It is the last day of the year and no one will be more glad to see the back of 2012 than Abhisit Vejjajiva, the former Thai prime minister and current leader of the opposition.
Last month, a committee appointed by the defence minister declared that the former PM had forged documents to avoid military conscription.
As a result, the government is seeking to strip him of the rank he was given when teaching at an army academy and wants to make him to repay his salary.
Worse followed at the start of this month when Abhisit was charged with murder over the death of a taxi driver shot by troops during the Red Shirt protests in Bangkok in May 2010.
Abhisit was prime minister at that time and he authorised the military to use lethal force, if necessary, to disperse the demonstrators.
More than 90 people were killed, and after a lengthy investigation, Abhisit and his former deputy, Suthep Thaugsuban, have been charged with “giving orders that led to the deaths of others with intent”.
In addition, the ruling Pheu Thai government has asked the Department of Special Investigation to check into alleged irregularities in the sale of rice when Abhisit was prime minister.
It appears that some officials, with or without his knowledge, may have violated the law against price collusion in the sale of rice and that this led to unfair competition in the bidding process.
As well, Abhisit and Suthep face allegations that they broke Thailand’s Political Party Act when they made flood compensation donations during their term in office.
As if all this were not enough, Abhisit’s Democrat Party is in disarray over who to choose as its candidate for the coming gubernatorial election in Bangkok.
The current city governor, Sukhumbhand Paribatra, is a Democrat and is keen to run again for a second term, but Abhisit and other party leaders regard him as far too wishy-washy and want to replace him.
They have sounded out the party’s No 2, Korn Chatikavanij, but he has spurned the call because his goal is to take over the No 1 slot and hopefully become the next premier.
With that in mind, he has no wish to be sidelined in the governor’s residence for the next four years, because he’s pretty sure that Abhisit will be gone by then.
A lot of others think so too. Not because of the murder charge, but because Abhisit’s performance as opposition leader has been woeful.
Last week, a survey revealed that 18 months after being defeated in the 2010 general election, Abhisit’s approval rating has sunk to 16 per cent, while Prime Minister Yingluck Shinawatra is up at 52 per cent.
The guy is dead in the water. That was evident earlier this month when he was interviewed about the murder rap by the BBC’s mild-mannered Mishal Husain.
Smiling boyishly, he began by saying everyone knew what had happened during the protests and knew that the charges against him were very far-fetched.
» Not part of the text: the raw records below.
### src/rtl/rx_byte_fifo.sv
// Receive-side byte FIFO behind the UART receiver: edge-detects data_valid, filters and counts
// errored frames, and presents accepted bytes first-word-fall-through with sticky overflow.
module rx_byte_fifo #(
    parameter int unsigned DATA_WIDTH = 8,
    parameter int unsigned DEPTH      = 8,
    parameter int unsigned DROP_ERR   = 1,
    parameter int unsigned CNT_WIDTH  = 8
) (
    input  logic                     CLK,
    input  logic                     RST,
    input  logic [DATA_WIDTH-1:0]    rx_data,
    input  logic                     rx_data_valid,
    input  logic                     rx_par_err,
    input  logic                     rx_stp_err,
    input  logic                     rd_en,
    input  logic                     clr_stat,
    output logic [DATA_WIDTH-1:0]    rd_data,
    output logic                     empty,
    output logic                     full,
    output logic [$clog2(DEPTH):0]   level,
    output logic                     ovf_flag,
    output logic [CNT_WIDTH-1:0]     err_cnt
);

    localparam int unsigned AW = $clog2(DEPTH);
    localparam int unsigned PW = AW + 1;

    logic [DATA_WIDTH-1:0] mem_q [DEPTH];
    logic [PW-1:0]         wr_ptr_q, wr_ptr_d;
    logic [PW-1:0]         rd_ptr_q, rd_ptr_d;
    logic [PW-1:0]         level_q, level_d;
    logic                  valid_q;
    logic                  ovf_q, ovf_d;
    logic [CNT_WIDTH-1:0]  err_cnt_q, err_cnt_d;

    logic wr_stb_c, err_c, keep_c, push_c, pop_c, ovf_evt_c, err_evt_c;

    // Extra pointer MSB distinguishes full from empty when the index bits match.
    assign empty = (wr_ptr_q == rd_ptr_q);
    assign full  = (wr_ptr_q[AW] != rd_ptr_q[AW]) && (wr_ptr_q[AW-1:0] == rd_ptr_q[AW-1:0]);

    assign rd_data  = mem_q[rd_ptr_q[AW-1:0]];
    assign level    = level_q;
    assign ovf_flag = ovf_q;
    assign err_cnt  = err_cnt_q;

    always_comb begin
        wr_stb_c  = rx_data_valid & ~valid_q;
        err_c     = rx_par_err | rx_stp_err;
        keep_c    = ~(err_c & (DROP_ERR != 0));
        pop_c     = rd_en & ~empty;
        push_c    = wr_stb_c & keep_c & (~full | pop_c);
        ovf_evt_c = wr_stb_c & keep_c & full & ~pop_c;
        err_evt_c = wr_stb_c & err_c;

        wr_ptr_d  = wr_ptr_q + PW'(push_c);
        rd_ptr_d  = rd_ptr_q + PW'(pop_c);
        level_d   = level_q + PW'(push_c) - PW'(pop_c);

        // A same-cycle event takes priority over the statistics clear.
        ovf_d = ovf_q;
        if (ovf_evt_c) begin
            ovf_d = 1'b1;
        end else if (clr_stat) begin
            ovf_d = 1'b0;
        end

        err_cnt_d = err_cnt_q;
        if (clr_stat) begin
            err_cnt_d = err_evt_c ? CNT_WIDTH'(1) : '0;
        end else if (err_evt_c && (err_cnt_q != '1)) begin
            err_cnt_d = err_cnt_q + CNT_WIDTH'(1);
        end
    end

    always_ff @(posedge CLK or negedge RST) begin
        if (!RST) begin
            wr_ptr_q  <= '0;
            rd_ptr_q  <= '0;
            level_q   <= '0;
            valid_q   <= 1'b0;
            ovf_q     <= 1'b0;
            err_cnt_q <= '0;
        end else begin
            wr_ptr_q  <= wr_ptr_d;
            rd_ptr_q  <= rd_ptr_d;
            level_q   <= level_d;
            valid_q   <= rx_data_valid;
            ovf_q     <= ovf_d;
            err_cnt_q <= err_cnt_d;
        end
    end

    // Storage needs no reset; contents are only visible once pointers say so.
    always_ff @(posedge CLK) begin
        if (push_c) begin
            mem_q[wr_ptr_q[AW-1:0]] <= rx_data;
        end
    end

endmodule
Mishal promptly retorted: “Why are they far-fetched? You were the person in power, you must have authorised the use of force in tearing down the protest camp.”
Immediately, Abhisit looked rattled. And after admitting that he had indeed approved the use of live ammunition, he squirmed this way and that when she asked him if he had regretted the decision.
All he would concede was that he was sorry that people had unfortunately died.
It was a cringing display, but that said, Abhisit is not going to be jailed, let alone executed, for the murder charge, because he is just too tight with the Thai establishment.
He will, however, be tied up fighting the charge and rebutting the other allegations, so his already tepid performance is likely to get even worse.
And if the Democrats do lose the Bangkok governorship on February 17, he will almost certainly be replaced by Korn soon afterwards.